To communicate the relationship of servers to one another from a networking and failure isolation point of view Helion OpenStack 3.0 uses hierarchical server groups. Failure Zones are then formed by indicating which server groups have the same shared dependencies (such as power, networking, etc.) and hence can be formed into a single Failure Zone.

Although Failure Zones have been described here in terms of in-cloud workloads the same practice can also be applied to the OpenStack services themselves. Helion OpenStack 3.0 automatically deploys the cloud’s OpenStack service controllers in a three nodes cluster and if Failure Zones have been defined then those cluster nodes can be distributed amongst them. This helps to further enhance the availability of the cloud by ensuring that cluster services are appropriately distributed over sets of fault isolated servers.

Figure 6 illustrates how the logical cloud design first introduced in figure 5 can be deployed using a three rack system with three Failure Zones.

Figure 6. HPE Helion OpenStack Failure Zone example

HPE Helion OpenStack Page 14

OpenStack includes the concept of Availability Zones that is used by OpenStack to enable multiple instances of cloud resources (such as compute, Swift and Cinder block storage) to operate on their own set of fault isolated hardware. For example, in Helion OpenStack 3.0 we support Nova Availability Zones where each Nova Availability Zone maps to a group of compute servers that are in located in the same Failure Zone. When creating instances in the cloud, the user can specify which Nova Availability Zone to use and Helion OpenStack will ensure that the instance is then placed only a server in that Availability Zone.

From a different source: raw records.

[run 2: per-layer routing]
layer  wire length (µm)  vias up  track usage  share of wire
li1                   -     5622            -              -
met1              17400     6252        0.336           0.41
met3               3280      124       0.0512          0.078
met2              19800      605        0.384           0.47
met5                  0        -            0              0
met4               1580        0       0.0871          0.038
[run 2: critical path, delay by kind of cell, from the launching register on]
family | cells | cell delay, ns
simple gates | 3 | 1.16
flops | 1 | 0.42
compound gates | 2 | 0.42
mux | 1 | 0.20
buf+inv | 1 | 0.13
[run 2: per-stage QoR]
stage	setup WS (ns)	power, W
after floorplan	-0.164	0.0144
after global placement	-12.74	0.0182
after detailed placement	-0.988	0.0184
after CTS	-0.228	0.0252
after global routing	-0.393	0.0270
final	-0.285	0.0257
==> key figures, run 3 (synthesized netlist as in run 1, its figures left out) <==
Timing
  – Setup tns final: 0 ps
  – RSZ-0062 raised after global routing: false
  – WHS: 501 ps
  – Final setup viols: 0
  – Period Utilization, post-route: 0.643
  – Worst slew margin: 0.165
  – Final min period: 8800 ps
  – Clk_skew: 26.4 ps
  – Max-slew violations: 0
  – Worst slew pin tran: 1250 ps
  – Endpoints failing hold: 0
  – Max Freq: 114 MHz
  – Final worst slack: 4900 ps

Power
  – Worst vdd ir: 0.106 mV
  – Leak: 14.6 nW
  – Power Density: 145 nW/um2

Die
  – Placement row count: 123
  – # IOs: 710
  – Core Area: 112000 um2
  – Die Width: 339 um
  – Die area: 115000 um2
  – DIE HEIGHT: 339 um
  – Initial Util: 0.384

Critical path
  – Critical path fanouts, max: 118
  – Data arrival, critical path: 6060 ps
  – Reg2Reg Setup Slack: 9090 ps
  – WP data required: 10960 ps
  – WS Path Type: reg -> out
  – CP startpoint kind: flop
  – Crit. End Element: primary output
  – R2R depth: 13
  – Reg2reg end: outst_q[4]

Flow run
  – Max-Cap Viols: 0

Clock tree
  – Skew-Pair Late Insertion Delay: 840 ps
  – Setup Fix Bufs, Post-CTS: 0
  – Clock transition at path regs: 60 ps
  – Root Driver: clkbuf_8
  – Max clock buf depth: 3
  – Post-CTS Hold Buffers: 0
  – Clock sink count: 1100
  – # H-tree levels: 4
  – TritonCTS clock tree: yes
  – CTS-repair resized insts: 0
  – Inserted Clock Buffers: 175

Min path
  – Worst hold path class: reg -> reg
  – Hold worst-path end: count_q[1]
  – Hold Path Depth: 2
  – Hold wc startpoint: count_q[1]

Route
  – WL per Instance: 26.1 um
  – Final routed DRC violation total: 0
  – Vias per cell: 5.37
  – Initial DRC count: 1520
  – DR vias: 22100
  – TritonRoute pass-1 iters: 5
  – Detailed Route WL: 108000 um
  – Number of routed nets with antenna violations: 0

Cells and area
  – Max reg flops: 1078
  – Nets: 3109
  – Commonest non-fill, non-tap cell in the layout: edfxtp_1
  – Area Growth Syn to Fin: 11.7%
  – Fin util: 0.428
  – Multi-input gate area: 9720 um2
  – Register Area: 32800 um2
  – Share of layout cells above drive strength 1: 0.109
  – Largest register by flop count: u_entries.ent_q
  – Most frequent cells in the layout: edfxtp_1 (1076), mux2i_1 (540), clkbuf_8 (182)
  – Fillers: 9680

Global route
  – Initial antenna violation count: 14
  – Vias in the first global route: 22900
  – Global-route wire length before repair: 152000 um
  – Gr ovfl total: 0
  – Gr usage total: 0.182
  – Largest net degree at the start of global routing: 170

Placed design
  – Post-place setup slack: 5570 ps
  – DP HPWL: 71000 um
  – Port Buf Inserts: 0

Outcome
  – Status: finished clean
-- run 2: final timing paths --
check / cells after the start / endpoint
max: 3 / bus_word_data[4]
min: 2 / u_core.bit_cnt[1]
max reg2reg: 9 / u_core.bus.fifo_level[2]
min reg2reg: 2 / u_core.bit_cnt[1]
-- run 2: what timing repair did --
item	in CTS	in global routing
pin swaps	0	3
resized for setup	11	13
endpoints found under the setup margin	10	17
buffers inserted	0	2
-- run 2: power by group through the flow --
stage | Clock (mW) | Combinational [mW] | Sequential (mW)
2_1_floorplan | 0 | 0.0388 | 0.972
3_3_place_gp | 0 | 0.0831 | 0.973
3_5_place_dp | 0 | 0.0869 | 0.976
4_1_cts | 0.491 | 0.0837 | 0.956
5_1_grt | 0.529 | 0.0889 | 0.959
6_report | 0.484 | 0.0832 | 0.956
## src/rtl/mem_param.sv

```systemverilog
// Parametrised single-port synchronous RAM with an optional post-reset zero-clear sweep.
// Registered read data with valid strobe, busy while clearing, error pulse on rejected requests.
module mem_param #(
    parameter int DW         = 8,
    parameter int AW         = 4,
    parameter int DEPTH      = 16,
    parameter int CLR_ON_RST = 1
) (
    input  logic          clk,
    input  logic          rst_n,
    input  logic          wr,
    input  logic          rd,
    input  logic [AW-1:0] ad,
    input  logic [DW-1:0] Datain,
    output logic [DW-1:0] Dataout,
    output logic          rd_valid,
    output logic          busy,
    output logic          err
);

    typedef enum logic {
        ST_READY = 1'b0,
        ST_CLEAR = 1'b1
    } state_t;

    localparam state_t      LP_RST_STATE = (CLR_ON_RST != 0) ? ST_CLEAR : ST_READY;
    localparam logic        LP_RST_BUSY  = (CLR_ON_RST != 0) ? 1'b1 : 1'b0;
    localparam int          LP_LAST_I    = DEPTH - 1;
    // Pointer and range compare are AW+1 bits so DEPTH=2**AW is representable.
    localparam logic [AW:0] LP_DEPTH     = DEPTH[AW:0];
    localparam logic [AW:0] LP_LAST      = LP_LAST_I[AW:0];
    localparam logic [AW:0] LP_ONE       = {{AW{1'b0}}, 1'b1};

    state_t        r_state;
    state_t        w_next_state;
    logic [AW:0]   r_ptr;
    logic [AW:0]   w_ptr_next;
    logic [DW-1:0] r_mem [DEPTH];

    logic          w_in_range;
    logic          w_req;
    logic          w_we;
    logic [AW-1:0] w_waddr;
    logic [DW-1:0] w_wdata;
    logic          w_rd_valid_next;
    logic          w_err_next;
    logic [DW-1:0] w_dout_next;

    assign w_in_range = ({1'b0, ad} < LP_DEPTH);
    assign w_req      = wr | rd;

    // FSM state and clear-pointer registers
    always_ff @(posedge clk or negedge rst_n) begin
        if (!rst_n) begin
            r_state <= LP_RST_STATE;
            r_ptr   <= {(AW+1){1'b0}};
        end else begin
            r_state <= w_next_state;
            r_ptr   <= w_ptr_next;
        end
    end

    // Next-state, memory write port and next output values
    always_comb begin
        w_next_state    = r_state;
        w_ptr_next      = r_ptr;
        w_we            = 1'b0;
        w_waddr         = ad;
        w_wdata         = Datain;
        w_rd_valid_next = 1'b0;
        w_err_next      = 1'b0;
        w_dout_next     = Dataout;
        case (r_state)
            ST_CLEAR: begin
                w_we       = 1'b1;
                w_waddr    = r_ptr[AW-1:0];
                w_wdata    = {DW{1'b0}};
                w_ptr_next = r_ptr + LP_ONE;
                w_err_next = w_req;
                if (r_ptr == LP_LAST) begin
                    w_next_state = ST_READY;
                end else begin
                    w_next_state = ST_CLEAR;
                end
            end
            ST_READY: begin
                w_we       = wr & w_in_range;
                w_err_next = w_req & ~w_in_range;
                // Read-first: the array still holds the old word on a same-edge write.
                if (rd) begin
                    w_rd_valid_next = 1'b1;
                    if (w_in_range) begin
                        w_dout_next = r_mem[ad];
                    end else begin
                        w_dout_next = {DW{1'b0}};
                    end
                end else begin
                    w_dout_next = Dataout;
                end
            end
            default: begin
                w_next_state = ST_READY;
            end
        endcase
    end

    // Storage array, intentionally without reset
    always_ff @(posedge clk) begin
        if (w_we) begin
            r_mem[w_waddr] <= w_wdata;
        end
    end

    // Registered outputs
    always_ff @(posedge clk or negedge rst_n) begin
        if (!rst_n) begin
            Dataout  <= {DW{1'b0}};
            rd_valid <= 1'b0;
            err      <= 1'b0;
            busy     <= LP_RST_BUSY;
        end else begin
            Dataout  <= w_dout_next;
            rd_valid <= w_rd_valid_next;
            err      <= w_err_next;
            busy     <= (w_next_state == ST_CLEAR);
        end
    end

endmodule

```

## config.mk

```make
export PLATFORM = sky130hd
export DESIGN_NAME = mem_param
export DESIGN_NICKNAME = d
export VERILOG_FILES = /design/src/rtl/mem_param.sv
export SDC_FILE = /design/constraint.sdc
export NUM_CORES = 1
export LEC_CHECK = 0
export CORE_MARGIN = 3
export CORE_UTILIZATION = 50
export CTS_BUF_LIST = sky130_fd_sc_hd__clkbuf_8
export DETAILED_ROUTE_END_ITERATION = 10
export PLACE_DENSITY = 0.72
export SKIP_CTS_REPAIR_TIMING = 1
export SYNTH_ARGS = -nofsm -noshare
export SYNTH_HDL_FRONTEND = slang
export SYNTH_SLANG_ARGS = --single-unit
export TNS_END_PERCENT = 50
```

## constraint.sdc

```tcl
create_clock -name clk -period 3.66 [get_ports clk]
set_input_delay 0.366 -clock clk [delete_from_list [all_inputs] [get_ports clk]]
set_output_delay 0.366 -clock clk [all_outputs]
set_load 0.05 [all_outputs]
```

==> run metrics <==
crit path kind=reg2out; Routed WL per cell=just over 20 um; first-pass GRT wire length=about 18000 um; RSZ-0062 raised after global routing=false; antenna cells=0; port bufs=26; fin. max-slew vios=0; FILL cells=851; Synth cell types=34; Sw Ratio=0.231; # rows=38; IO Count=27; CTS sink cnt=144; status=finished clean; Slowest-stage cell, CP=clkdlybuf4s50_1; worst r2r src=busy; Crit path max-delay family=buffers and inverters; Cell Chain, Critical Path=clkdlybuf4s50_1; starting DRC count in detailed routing=360; layout cells sized above 1=0.110; Pint=approximately 2600 uW; die width=around 110 um; r2r setup slk=roughly 1.4 ns; Final nets=431; Top Layer Used=met4; vias in the first global route=approximately 3200; Worst EP required=between 3 and 4 ns; total negative slack=0 ns; clk_skew=approximately 0.012 ns; Min Clock Period, post-route=approximately 2.6 ns; area of the multi-input gates=~0.0014 mm2; hold crit path type=in2async; VDD IR max=about 0.35 mV; reg2reg end=r_mem[14][5]; Fin. Hold Viols=0; clock slew at reported path FFs=0.08 ns; root buf cell=clkbuf_8; drt first pass iters=4; syn avg cell area=15.5 um2; Net Count, Synth=395; die height=around 110 um; critical path startpoint category=register; met2 routed WL=roughly 5600 um; synth warn=0; max cap viols=0; DRT met1 WL=~5000 um; Gate power share=0.079; Crit Path Max Fanout=35; P_sw=approximately 780 uW; register area=roughly 0.0042 mm2; largest net degree at the start of global routing=39; placer congestion estimate=approximately 0.79; max frequency=roughly 0.38 GHz; Worst Setup SP=busy; period utilisation layout=0.718; buffers and inverters on the worst path=1; vias=3220; Area growth, synth to finish=13.4%; Vias/cell=~5.7; Final setup violation count=0; synthesized flop and latch total=144; final wirelength=~12000 um; die area=approximately 0.013 mm2; drt drc=0; Max clock buf depth=2; Worst slew margin=0.350; Sequential Power Share=0.547; Clk Latency, worst-skew pair=~0.43 ns; pwr/cell area=around 510 mW/mm2; Leak=between 0.002 and 0.0025 uW; number of H-tree levels=4; Post-Synthesis Cells=~380; Slew @ Worst Pin=roughly 0.97 ns; total grt overflow=0; total global-route track usage=0.192; initial antenna violation count=0; detailed placer's ending HPWL=~7700 um; Worst R2R Path Depth=2; Inserted Clock Buffers=17; Cell Area, Synth=slightly below 0.006 mm2; WP depth=1; Seq/Total Area, Yosys=0.727; crit end category=primary output; Core Region=0.0111 mm2; routed wl met3=923 um; CTS tree=yes; Min Hold Slack=between 0.4 and 0.5 ns; final antenna-violating net count=0; initial core utilization=0.525; clock group share of total power=0.375; Worst Path Arrival=about 2.3 ns; CP max stage delay=0.92 ns
==> metal layers <==
layer | global-route usage | up-vias
li1 | - | 1489
met1 | 0.267 | 1602
met2 | 0.291 | 121
met3 | 0.0624 | 8
met4 | 0.0594 | 0
met5 | 0 | -
==> power by group through the flow <==
stage | Clock (uW) | Sequential (uW) | Combinational [uW]
6_report | 1260 | 1840 | 264
3_3_place_gp | 0 | 1870 | 261
3_5_place_dp | 0 | 1870 | 265
4_1_cts | 1280 | 1840 | 266
5_1_grt | 1360 | 1840 | 283
2_1_floorplan | 0 | 1920 | 121
==> cells by family (layout without fill, tap and decap cells) <==
| kind of cell | after synthesis | after routing | share of synthesized area |
|---|---|---|---|
| AO/OA/AOI/OAI | 36 | 36 | 0.0437 |
| adder cells (fa/ha/maj) | 2 | 2 | 0.00428 |
| multiplexers | 65 | 65 | 0.112 |
| XOR/XNOR | 3 | 3 | 0.00450 |
| AND/OR/NAND/NOR | 101 | 101 | 0.0818 |
| buffers and inverters | 26 | 75 | 0.0276 |
| flip-flops | 144 | 144 | 0.727 |
==> synth_stat cells <==
cell,number,share of area
nor2b_1,11,0.012
xnor2_1,2,0.0030
buf_4,5,0.0064
buf_6,4,0.0077
clkbuf_2,2,0.0017
nand3_1,18,0.015
clkbuf_4,1,0.0013
o32a_1,1,0.0017
nor4b_1,1,0.0015
o21a_1,1,0.0013
a22oi_1,18,0.023
nor2_1,20,0.013
and2_1,1,0.0011
nor2_2,2,0.0021
a21oi_1,11,0.0094
o32a_4,1,0.0039
mux2_2,1,0.0019
xor2_1,1,0.0015
a31oi_1,4,0.0043
nand2_1,34,0.022
inv_1,5,0.0032
dfrtp_1,15,0.064
nor3b_1,2,0.0026
mux2i_1,64,0.11
nor3_1,2,0.0017
ha_1,2,0.0043
clkbuf_1,2,0.0013
nand4_1,7,0.0075
nand2b_1,1,0.0011
edfxtp_1,128,0.66
and3_1,1,0.0011
buf_2,7,0.0060
nand3b_1,1,0.0013
dfstp_2,1,0.0045
==> flip-flops by register name (all words and copies together) (netlist names) <==
| signal | flops |
|---|---|
| r_mem | 128 |
| Dataout | 8 |
| r_ptr | 5 |
| busy | 1 |
| err | 1 |
| rd_valid | 1 |
==> layout by cell type, fill, tap and decap left out, types with 2 or more instances in the layout <==
master	instances
edfxtp_1	128
a21oi_1	11
a31oi_1	4
buf_4	13
clkbuf_8	17
nand4_1	7
clkinv_4	2
ha_1	2
nor2b_1	11
nor2_1	20
nor2_2	2
nand2_1	34
clkinvlp_4	5
xnor2_1	2
inv_1	6
a22oi_1	18
nor3b_1	2
clkdlybuf4s50_1	25
nor3_1	2
bufinv_16	3
nand3_1	18
mux2i_1	64
dfrtp_1	15
clkinv_1	2
==> through the flow <==
step | setup WS [ns] | instances | utilization | instance area, um2 | total power [uW]
5_1_grt | 0.949 | 566 | 0.596 | 6630 | 3490
6_report | 1.03 | 566 | 0.596 | 6630 | 3360
3_5_place_dp | 1.23 | 534 | 0.559 | 6220 | 2140
4_1_cts | 1.02 | 566 | 0.596 | 6630 | 3390
2_1_floorplan | 1.52 | 377 | - | 5840 | 2040
3_3_place_gp | 1.31 | 534 | 0.559 | 6220 | 2140
==> area by class of cell <==
class	count	share of cell area
inverters	5	0.00283
multi-input cells	207	0.217
flip-flops and latches	144	0.641
clock buffers	17	0.0353
well taps	140	0.0264
repair buffers	38	0.0525
clock inverters	15	0.0257
==> worst max path at each step <==
stage                       end  slack (ns)
floorplan           r_mem[5][0]        1.52
global placement    r_mem[9][5]        1.31
detailed placement  r_mem[9][5]        1.23
CTS                        busy        1.02
global route               busy        0.95
finish                     busy        1.03
Power figures use the tool's default switching activity.
### config.mk
export PLATFORM = sky130hd
export DESIGN_NAME = tref_leak_dispatcher
export DESIGN_NICKNAME = d
export VERILOG_FILES = /design/src/rtl/tref_leak_dispatcher_pkg.sv /design/src/rtl/tref_overrun_counter.sv /design/src/rtl/tref_leak_dispatcher.sv
export SDC_FILE = /design/constraint.sdc
export NUM_CORES = 1
export LEC_CHECK = 0
export ABC_AREA = 1
export BUFFER_PORTS_ARGS = -buffer_cell sky130_fd_sc_hd__buf_4
export CAP_MARGIN = 20
export CORE_UTILIZATION = 45
export DETAILED_ROUTE_END_ITERATION = 8
export PLACE_DENSITY_LB_ADDON = 0.1
export SYNTH_ARGS = -nofsm -noshare
export SYNTH_HDL_FRONTEND = slang
export SYNTH_SLANG_ARGS = --single-unit
### constraint.sdc
create_clock -name CLK -period 1.7 [get_ports CLK]
set_input_delay 0.085 -clock CLK [delete_from_list [all_inputs] [get_ports CLK]]
set_output_delay 0.085 -clock CLK [all_outputs]
set_load 0.03 [all_outputs]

OpenStack includes the concept of Availability Zones for Swift and Cinder data sources too—Helion OpenStack 3.0 supports Swift Availability Zones, but does not support Cinder Availability Zone configurations.

Networking Networking in HPE Helion OpenStack allows great flexibility both in terms of the networks used for the cloud infrastructure as well as the range of networking options that cloud end user instances can utilize for connectivity between instances and external networks.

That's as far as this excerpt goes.